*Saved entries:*
####################

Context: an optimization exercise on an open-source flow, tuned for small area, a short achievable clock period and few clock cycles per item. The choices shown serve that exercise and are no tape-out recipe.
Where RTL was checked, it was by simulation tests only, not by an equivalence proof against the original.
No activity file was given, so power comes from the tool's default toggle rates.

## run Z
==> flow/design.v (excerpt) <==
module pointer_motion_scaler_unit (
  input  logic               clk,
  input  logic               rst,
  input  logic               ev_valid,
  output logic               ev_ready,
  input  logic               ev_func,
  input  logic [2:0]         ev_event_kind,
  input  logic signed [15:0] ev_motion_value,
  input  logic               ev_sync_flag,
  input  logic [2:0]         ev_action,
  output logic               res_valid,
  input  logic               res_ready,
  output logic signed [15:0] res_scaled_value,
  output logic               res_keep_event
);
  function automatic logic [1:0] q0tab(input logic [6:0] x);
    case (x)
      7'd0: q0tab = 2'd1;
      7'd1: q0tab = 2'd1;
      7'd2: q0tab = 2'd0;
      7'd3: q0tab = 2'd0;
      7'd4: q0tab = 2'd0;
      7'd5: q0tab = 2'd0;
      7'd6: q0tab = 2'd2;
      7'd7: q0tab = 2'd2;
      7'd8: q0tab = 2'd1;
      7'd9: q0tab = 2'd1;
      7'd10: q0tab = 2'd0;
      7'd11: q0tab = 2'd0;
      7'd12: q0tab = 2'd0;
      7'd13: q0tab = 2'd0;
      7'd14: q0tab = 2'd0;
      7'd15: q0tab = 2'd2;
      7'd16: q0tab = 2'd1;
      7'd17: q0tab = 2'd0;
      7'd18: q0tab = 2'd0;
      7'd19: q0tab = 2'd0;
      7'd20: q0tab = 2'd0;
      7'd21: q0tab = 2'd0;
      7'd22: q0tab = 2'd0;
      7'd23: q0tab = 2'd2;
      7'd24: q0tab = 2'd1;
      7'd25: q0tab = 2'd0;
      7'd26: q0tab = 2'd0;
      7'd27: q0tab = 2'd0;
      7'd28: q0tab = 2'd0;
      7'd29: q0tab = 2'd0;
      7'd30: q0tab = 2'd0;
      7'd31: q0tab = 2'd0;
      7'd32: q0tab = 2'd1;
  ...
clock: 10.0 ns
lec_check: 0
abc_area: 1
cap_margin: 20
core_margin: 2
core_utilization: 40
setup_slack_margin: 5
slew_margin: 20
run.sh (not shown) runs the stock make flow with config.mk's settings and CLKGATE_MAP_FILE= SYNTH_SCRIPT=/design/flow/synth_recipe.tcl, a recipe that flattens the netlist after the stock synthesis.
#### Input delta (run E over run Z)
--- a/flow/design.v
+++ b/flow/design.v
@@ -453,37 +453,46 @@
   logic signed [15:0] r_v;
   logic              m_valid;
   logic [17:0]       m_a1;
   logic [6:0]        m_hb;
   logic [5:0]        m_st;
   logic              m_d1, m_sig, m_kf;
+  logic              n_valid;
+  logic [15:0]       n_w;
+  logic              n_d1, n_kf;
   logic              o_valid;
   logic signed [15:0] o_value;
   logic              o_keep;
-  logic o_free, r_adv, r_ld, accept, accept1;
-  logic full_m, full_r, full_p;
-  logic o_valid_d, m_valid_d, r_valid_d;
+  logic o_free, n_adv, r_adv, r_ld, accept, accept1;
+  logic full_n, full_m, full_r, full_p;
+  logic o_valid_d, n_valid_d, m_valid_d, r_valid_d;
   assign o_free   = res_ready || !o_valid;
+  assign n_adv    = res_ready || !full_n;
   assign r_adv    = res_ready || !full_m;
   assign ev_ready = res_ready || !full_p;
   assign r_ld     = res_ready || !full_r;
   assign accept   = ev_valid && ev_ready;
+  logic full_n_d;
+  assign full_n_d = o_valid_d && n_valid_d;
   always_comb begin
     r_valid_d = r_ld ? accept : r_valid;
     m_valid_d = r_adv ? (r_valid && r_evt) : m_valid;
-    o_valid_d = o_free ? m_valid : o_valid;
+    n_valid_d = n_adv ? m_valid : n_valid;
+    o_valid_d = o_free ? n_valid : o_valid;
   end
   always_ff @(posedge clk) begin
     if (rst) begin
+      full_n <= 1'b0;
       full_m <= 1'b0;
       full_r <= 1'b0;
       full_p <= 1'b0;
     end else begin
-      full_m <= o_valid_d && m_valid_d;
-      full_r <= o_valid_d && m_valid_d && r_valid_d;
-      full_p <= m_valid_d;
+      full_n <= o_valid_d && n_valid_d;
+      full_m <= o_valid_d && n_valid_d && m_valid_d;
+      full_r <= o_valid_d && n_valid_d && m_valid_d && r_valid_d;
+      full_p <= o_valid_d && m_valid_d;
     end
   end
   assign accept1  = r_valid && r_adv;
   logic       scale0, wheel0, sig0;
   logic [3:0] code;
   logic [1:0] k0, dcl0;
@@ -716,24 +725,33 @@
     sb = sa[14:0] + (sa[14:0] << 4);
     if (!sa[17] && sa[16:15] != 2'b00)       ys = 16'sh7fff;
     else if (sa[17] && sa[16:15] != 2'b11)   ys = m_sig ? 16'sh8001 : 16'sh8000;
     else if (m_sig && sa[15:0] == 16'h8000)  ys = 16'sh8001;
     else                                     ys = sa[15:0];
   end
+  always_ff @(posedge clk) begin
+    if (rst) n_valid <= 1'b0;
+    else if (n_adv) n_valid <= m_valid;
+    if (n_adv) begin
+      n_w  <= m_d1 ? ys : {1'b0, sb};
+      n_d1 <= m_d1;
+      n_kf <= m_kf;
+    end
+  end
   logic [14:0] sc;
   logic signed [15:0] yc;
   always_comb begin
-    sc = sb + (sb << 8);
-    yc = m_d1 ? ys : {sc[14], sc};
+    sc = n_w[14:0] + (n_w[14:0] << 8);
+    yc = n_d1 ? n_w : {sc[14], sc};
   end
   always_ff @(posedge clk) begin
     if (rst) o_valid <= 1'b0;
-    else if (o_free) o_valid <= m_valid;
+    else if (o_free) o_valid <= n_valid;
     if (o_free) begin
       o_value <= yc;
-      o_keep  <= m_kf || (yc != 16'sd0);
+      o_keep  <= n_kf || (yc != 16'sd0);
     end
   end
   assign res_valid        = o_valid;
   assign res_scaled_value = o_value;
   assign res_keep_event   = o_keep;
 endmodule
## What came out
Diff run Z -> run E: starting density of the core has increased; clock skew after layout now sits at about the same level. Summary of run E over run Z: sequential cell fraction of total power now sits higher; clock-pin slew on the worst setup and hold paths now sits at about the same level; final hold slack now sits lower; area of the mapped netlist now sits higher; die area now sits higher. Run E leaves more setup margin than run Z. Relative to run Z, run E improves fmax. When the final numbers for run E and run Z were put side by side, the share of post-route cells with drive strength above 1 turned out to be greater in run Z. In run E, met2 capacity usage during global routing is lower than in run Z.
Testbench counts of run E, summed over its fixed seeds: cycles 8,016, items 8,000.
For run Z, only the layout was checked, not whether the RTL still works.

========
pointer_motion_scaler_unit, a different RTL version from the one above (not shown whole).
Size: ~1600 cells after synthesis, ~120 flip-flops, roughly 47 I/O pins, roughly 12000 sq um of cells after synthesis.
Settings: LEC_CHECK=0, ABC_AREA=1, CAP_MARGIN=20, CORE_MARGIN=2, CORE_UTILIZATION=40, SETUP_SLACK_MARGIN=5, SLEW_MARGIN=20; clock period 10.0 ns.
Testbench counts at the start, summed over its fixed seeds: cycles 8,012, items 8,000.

####################

*Problem requirements:*
Using the entries above, output exactly the lines between the line holding "core_utilization: 40" and the line holding "-453,37 +453,46 @@", end lines included, and nothing more.

*Solution:*
core_utilization: 40
setup_slack_margin: 5
slew_margin: 20
run.sh (not shown) runs the stock make flow with config.mk's settings and CLKGATE_MAP_FILE= SYNTH_SCRIPT=/design/flow/synth_recipe.tcl, a recipe that flattens the netlist after the stock synthesis.
#### Input delta (run E over run Z)
--- a/flow/design.v
+++ b/flow/design.v
@@ -453,37 +453,46 @@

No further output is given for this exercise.